§ Aim of the exercise
Collect each line of the records containing the string "synthesis".

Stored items
• • • • • • •

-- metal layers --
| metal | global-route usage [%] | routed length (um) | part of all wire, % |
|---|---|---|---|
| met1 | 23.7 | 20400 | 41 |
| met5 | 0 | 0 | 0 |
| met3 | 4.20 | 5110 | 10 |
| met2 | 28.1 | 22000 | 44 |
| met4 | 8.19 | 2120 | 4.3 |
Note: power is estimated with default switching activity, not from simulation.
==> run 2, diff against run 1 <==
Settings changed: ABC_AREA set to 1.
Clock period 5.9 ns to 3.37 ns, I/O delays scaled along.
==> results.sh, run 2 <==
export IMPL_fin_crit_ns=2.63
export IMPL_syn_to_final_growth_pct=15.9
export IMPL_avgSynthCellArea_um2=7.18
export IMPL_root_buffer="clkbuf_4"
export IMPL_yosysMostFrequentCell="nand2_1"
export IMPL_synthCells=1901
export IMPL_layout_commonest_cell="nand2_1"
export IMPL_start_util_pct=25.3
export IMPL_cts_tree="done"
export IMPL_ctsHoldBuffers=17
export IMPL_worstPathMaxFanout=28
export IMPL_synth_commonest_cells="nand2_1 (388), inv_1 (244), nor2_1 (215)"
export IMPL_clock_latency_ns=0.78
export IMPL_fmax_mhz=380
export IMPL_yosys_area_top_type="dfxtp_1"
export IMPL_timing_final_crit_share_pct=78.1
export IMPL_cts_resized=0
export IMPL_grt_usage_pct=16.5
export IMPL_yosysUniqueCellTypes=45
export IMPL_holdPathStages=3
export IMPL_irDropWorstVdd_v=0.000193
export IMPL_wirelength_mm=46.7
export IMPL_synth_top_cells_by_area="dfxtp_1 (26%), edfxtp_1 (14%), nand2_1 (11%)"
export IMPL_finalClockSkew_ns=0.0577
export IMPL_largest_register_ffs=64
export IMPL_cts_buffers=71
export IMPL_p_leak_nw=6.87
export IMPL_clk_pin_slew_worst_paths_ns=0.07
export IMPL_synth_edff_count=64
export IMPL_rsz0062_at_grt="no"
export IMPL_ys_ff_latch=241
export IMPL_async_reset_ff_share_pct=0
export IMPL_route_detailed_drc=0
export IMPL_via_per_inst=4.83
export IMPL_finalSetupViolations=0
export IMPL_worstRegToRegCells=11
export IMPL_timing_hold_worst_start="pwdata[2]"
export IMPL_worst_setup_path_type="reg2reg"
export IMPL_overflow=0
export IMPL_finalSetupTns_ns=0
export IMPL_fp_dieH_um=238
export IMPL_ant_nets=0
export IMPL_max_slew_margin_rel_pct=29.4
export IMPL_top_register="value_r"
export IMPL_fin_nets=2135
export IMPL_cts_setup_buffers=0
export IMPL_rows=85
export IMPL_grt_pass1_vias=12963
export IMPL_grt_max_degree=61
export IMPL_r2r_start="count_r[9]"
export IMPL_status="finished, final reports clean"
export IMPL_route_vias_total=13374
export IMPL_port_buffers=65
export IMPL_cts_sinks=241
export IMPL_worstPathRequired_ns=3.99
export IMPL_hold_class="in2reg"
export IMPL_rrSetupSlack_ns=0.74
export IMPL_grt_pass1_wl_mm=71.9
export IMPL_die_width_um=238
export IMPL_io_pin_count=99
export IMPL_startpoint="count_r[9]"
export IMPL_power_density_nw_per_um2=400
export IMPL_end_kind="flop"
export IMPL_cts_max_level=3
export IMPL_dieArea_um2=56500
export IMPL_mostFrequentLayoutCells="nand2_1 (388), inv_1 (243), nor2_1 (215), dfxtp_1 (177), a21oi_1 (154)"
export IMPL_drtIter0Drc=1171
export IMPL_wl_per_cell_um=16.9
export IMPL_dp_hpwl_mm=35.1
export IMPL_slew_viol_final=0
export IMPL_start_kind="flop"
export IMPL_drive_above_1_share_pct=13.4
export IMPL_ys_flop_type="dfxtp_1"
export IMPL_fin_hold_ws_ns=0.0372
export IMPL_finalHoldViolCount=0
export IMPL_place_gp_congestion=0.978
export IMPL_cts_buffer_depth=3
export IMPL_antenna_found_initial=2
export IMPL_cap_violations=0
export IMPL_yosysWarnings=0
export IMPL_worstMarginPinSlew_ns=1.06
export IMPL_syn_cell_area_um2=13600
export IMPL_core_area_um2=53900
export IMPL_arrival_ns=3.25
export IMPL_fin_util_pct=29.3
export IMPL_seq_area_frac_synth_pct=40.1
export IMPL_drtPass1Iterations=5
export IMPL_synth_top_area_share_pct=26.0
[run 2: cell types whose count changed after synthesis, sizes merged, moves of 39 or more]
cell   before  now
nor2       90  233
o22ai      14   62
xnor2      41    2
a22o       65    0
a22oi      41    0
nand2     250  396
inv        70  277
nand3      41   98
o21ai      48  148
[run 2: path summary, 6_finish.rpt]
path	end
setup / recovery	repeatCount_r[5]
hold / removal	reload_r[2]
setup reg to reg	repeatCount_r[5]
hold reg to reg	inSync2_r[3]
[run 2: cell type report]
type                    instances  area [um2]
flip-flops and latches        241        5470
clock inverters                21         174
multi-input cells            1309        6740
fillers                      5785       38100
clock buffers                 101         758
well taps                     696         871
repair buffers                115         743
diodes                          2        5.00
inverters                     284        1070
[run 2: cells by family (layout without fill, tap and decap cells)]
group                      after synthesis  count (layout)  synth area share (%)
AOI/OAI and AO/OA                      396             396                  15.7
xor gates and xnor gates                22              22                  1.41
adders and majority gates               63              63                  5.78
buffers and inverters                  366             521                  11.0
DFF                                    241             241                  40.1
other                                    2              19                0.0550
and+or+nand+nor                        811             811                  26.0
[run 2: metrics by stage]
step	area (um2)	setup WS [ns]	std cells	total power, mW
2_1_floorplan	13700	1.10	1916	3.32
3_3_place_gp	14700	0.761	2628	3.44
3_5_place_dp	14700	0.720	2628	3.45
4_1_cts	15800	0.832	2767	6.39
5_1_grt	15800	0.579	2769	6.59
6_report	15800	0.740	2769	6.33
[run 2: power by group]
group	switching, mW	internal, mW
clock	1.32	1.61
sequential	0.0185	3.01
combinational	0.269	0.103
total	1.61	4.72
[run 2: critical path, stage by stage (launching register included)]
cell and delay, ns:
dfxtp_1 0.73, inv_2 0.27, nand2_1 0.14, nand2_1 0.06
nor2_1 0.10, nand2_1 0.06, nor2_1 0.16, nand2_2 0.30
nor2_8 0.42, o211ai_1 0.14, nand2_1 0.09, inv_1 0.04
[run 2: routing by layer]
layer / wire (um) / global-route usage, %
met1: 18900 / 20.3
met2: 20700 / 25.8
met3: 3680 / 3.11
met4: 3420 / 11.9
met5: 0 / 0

• • • • • • •

§ Solved exercise
[run 2: cell types whose count changed after synthesis, sizes merged, moves of 39 or more]
group                      after synthesis  count (layout)  synth area share (%)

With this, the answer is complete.